(GIVEN ENTRIES)

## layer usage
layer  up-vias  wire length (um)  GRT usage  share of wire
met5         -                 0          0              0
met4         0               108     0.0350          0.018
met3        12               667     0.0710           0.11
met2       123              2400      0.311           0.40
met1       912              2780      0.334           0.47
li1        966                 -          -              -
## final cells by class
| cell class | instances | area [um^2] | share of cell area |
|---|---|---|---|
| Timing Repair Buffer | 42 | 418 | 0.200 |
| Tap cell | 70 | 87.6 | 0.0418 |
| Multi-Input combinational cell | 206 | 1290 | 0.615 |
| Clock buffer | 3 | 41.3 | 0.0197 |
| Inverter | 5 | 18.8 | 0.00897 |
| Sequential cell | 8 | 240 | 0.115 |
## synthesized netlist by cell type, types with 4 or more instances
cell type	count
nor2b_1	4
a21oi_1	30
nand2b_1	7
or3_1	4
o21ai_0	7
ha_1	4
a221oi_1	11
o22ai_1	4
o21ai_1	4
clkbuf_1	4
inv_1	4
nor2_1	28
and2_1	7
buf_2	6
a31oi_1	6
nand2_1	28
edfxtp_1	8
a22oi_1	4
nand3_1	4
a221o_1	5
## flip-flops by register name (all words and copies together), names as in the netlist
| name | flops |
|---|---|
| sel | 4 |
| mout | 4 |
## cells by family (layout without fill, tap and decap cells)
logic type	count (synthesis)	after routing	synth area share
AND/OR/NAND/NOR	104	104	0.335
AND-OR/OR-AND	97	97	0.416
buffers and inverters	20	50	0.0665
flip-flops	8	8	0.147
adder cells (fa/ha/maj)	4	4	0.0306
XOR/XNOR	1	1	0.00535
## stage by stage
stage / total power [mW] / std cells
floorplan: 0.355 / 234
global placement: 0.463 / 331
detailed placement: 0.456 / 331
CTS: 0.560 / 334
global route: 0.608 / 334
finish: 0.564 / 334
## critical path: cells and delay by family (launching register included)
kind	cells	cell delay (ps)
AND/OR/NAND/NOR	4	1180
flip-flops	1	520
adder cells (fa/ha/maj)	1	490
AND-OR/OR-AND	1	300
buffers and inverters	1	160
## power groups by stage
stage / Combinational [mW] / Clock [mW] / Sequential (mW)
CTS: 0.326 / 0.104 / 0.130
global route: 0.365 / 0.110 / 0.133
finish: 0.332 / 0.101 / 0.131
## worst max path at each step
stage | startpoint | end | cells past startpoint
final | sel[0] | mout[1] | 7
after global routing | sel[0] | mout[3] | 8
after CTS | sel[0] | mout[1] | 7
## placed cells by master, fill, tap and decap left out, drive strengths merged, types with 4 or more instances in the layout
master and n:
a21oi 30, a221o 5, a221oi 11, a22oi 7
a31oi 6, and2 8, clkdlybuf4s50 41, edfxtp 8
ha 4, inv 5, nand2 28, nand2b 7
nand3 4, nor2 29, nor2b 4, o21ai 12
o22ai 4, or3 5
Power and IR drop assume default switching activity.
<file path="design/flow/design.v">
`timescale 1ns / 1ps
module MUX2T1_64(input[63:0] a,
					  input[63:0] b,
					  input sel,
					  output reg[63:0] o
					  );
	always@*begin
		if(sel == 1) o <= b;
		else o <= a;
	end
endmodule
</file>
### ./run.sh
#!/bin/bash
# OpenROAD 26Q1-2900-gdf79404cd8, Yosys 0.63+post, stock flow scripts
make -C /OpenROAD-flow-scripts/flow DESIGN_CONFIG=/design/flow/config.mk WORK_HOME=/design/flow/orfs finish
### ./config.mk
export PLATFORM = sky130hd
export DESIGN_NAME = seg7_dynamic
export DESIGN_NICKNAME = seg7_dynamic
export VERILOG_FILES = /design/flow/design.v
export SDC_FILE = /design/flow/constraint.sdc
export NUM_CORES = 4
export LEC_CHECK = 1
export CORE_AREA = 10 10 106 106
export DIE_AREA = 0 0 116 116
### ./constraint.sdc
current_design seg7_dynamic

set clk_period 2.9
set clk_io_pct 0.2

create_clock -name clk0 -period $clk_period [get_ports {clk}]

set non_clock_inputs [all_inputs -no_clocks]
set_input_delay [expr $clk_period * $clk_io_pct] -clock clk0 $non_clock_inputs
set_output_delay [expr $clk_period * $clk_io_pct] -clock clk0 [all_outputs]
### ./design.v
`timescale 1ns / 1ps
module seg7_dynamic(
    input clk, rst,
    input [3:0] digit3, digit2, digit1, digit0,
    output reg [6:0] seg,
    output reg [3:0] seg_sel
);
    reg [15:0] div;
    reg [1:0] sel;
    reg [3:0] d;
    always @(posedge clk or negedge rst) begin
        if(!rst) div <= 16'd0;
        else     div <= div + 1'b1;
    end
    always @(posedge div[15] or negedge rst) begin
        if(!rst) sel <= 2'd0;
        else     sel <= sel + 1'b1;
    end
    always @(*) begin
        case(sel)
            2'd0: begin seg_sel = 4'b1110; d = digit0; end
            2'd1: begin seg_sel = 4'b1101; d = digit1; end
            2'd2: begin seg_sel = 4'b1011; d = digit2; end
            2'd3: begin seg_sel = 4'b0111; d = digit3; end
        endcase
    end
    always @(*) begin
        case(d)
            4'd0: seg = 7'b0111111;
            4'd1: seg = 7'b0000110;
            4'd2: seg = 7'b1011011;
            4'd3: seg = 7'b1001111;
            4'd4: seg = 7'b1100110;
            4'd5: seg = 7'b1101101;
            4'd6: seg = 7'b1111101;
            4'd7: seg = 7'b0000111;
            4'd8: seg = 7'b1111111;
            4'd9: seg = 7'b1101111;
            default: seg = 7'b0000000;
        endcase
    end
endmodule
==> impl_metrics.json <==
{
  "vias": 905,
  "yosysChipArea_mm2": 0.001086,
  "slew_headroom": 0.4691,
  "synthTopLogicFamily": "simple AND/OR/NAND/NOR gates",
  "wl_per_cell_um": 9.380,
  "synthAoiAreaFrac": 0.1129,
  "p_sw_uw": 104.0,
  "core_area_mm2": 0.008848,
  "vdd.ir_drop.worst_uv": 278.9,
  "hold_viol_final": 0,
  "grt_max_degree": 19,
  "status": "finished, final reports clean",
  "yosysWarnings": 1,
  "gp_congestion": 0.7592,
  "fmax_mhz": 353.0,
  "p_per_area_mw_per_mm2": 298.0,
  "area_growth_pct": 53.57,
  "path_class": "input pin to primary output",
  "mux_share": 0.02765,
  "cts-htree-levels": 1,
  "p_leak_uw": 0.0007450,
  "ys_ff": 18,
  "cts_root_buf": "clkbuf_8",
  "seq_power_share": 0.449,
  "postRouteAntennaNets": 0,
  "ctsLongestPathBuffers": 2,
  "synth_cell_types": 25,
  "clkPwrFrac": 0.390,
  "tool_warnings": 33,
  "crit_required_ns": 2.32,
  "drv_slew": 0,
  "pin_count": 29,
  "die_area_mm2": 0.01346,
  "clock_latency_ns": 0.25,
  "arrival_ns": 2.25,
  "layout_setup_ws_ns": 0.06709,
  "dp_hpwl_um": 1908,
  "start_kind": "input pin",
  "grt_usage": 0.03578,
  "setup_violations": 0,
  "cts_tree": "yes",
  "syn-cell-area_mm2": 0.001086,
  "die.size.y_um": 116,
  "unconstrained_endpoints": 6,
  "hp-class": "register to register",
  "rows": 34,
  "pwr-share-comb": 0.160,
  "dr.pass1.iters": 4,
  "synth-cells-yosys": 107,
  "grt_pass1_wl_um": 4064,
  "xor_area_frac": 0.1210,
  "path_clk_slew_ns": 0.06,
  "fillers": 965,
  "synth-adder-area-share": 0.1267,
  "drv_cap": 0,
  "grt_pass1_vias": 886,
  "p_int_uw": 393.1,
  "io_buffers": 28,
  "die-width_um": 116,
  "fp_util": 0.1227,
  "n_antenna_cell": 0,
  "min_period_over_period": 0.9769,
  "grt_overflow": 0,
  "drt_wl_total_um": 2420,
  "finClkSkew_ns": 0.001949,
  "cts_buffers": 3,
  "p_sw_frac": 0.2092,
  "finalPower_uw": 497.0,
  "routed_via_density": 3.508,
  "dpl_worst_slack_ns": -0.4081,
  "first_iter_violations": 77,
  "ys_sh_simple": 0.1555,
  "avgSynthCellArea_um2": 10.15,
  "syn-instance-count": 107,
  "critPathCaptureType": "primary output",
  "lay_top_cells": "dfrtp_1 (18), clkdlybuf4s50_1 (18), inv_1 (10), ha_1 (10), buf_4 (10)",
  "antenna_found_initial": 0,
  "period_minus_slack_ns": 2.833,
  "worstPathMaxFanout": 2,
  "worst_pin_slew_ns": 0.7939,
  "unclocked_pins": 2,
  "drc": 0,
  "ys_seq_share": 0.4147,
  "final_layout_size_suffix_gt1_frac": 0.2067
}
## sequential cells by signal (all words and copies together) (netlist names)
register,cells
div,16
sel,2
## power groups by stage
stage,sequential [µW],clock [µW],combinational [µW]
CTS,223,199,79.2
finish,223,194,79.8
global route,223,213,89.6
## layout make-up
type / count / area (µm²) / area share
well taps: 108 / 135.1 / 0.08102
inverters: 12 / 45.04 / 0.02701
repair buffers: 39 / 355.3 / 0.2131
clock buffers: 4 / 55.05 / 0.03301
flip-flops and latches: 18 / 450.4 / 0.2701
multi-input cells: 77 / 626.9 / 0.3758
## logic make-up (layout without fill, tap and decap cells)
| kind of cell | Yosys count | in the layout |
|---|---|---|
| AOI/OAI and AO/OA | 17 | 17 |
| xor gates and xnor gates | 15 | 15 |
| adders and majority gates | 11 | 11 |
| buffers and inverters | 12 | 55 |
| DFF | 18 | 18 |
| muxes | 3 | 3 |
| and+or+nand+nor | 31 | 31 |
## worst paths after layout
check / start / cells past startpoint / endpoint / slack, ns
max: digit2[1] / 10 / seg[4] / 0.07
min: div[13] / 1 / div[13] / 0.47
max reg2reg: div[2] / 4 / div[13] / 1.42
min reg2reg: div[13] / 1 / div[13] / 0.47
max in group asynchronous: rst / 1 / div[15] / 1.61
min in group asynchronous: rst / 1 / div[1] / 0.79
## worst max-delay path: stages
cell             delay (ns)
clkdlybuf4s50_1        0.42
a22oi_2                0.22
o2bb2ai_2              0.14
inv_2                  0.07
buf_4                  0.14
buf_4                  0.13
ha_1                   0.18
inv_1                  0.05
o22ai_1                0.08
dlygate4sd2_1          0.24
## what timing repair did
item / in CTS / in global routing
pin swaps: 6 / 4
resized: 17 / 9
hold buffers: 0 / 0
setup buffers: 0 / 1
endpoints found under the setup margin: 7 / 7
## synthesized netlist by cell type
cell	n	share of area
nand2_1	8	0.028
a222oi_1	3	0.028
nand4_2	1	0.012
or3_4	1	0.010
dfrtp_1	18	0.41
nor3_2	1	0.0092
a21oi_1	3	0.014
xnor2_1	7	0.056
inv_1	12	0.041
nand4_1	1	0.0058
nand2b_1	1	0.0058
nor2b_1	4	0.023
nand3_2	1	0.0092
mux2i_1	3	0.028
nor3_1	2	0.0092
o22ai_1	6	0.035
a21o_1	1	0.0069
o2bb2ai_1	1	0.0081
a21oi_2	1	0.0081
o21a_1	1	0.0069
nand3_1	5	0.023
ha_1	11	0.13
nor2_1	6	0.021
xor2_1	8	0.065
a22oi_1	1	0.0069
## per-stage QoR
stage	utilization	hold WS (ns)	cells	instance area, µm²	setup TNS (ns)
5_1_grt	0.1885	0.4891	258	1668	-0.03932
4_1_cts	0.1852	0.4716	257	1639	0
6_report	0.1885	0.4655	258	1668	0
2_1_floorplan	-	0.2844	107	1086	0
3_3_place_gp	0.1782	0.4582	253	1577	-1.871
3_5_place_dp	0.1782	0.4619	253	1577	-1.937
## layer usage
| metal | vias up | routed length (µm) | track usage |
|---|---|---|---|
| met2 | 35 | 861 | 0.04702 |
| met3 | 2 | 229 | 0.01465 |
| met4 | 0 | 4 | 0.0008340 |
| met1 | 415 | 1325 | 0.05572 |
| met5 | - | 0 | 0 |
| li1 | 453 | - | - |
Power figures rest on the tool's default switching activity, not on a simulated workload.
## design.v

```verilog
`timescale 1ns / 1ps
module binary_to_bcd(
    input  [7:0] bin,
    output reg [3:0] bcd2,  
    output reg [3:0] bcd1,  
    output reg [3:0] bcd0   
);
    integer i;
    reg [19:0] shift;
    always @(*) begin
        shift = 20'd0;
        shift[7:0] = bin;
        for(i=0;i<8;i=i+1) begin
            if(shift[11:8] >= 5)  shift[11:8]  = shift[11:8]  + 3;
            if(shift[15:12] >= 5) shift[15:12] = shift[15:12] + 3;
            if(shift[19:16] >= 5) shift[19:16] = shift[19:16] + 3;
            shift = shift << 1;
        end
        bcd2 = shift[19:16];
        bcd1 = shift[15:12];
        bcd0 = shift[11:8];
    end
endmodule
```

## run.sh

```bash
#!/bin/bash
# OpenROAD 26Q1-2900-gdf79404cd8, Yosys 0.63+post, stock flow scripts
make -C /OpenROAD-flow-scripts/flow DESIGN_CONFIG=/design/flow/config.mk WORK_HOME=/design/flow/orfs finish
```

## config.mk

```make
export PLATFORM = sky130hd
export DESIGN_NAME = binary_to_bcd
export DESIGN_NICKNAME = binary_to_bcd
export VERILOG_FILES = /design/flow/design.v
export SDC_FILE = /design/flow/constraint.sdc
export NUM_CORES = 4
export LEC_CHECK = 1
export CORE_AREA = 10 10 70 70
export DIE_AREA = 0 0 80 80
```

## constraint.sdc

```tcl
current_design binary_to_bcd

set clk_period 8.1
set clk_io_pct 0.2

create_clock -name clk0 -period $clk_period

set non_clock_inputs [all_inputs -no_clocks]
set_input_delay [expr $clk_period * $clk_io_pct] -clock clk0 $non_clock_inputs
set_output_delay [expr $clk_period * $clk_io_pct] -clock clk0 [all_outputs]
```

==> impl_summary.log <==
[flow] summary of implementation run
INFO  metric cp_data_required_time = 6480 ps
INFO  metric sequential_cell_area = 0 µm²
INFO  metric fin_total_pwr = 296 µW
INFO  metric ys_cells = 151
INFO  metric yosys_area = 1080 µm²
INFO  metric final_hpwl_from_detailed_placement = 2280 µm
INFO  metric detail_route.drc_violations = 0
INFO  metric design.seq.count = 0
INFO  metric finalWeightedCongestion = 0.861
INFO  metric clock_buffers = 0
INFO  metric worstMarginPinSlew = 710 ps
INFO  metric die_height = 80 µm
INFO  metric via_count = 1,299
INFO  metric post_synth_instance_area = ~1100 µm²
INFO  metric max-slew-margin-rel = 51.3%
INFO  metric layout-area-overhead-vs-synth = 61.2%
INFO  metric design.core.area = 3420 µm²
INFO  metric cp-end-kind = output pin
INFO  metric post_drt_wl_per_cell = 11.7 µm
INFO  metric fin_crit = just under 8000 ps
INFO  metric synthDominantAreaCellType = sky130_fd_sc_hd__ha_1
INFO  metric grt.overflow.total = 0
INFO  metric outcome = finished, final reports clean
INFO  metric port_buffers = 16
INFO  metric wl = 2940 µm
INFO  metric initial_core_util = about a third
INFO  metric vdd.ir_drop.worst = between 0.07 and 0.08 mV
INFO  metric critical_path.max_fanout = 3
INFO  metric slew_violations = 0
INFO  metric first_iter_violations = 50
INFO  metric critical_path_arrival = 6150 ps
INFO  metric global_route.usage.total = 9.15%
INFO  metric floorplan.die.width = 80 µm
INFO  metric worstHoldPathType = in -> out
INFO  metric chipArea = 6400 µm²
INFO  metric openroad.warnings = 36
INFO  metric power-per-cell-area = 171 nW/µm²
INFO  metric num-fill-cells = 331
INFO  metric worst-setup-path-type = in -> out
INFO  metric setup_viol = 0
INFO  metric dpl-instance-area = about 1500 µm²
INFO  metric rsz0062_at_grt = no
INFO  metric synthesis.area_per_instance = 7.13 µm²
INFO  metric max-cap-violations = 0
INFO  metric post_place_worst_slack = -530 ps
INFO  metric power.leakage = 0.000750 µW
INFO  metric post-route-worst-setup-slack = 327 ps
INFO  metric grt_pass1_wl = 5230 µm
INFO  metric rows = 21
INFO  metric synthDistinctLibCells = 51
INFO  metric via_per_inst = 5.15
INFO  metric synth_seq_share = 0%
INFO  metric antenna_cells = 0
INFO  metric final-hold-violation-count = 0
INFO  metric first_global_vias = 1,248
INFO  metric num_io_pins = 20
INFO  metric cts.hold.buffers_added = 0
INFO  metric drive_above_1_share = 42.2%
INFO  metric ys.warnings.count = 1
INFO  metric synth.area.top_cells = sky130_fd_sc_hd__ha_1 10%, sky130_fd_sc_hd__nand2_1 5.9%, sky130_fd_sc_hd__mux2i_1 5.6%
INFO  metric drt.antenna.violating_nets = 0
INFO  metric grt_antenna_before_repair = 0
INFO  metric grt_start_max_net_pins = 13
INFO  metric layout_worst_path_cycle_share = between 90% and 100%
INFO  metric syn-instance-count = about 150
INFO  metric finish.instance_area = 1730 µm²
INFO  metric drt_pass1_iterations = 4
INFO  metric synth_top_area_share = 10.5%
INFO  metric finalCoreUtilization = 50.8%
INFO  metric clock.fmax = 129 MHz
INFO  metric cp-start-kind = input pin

(End GIVEN ENTRIES)

**WORK REQUIRED:**
Where in the records does the string "instances" appear? Copy every line that has it.

**RESULT OF THIS TASK:**
| cell class | instances | area [um^2] | share of cell area |
## synthesized netlist by cell type, types with 4 or more instances
## placed cells by master, fill, tap and decap left out, drive strengths merged, types with 4 or more instances in the layout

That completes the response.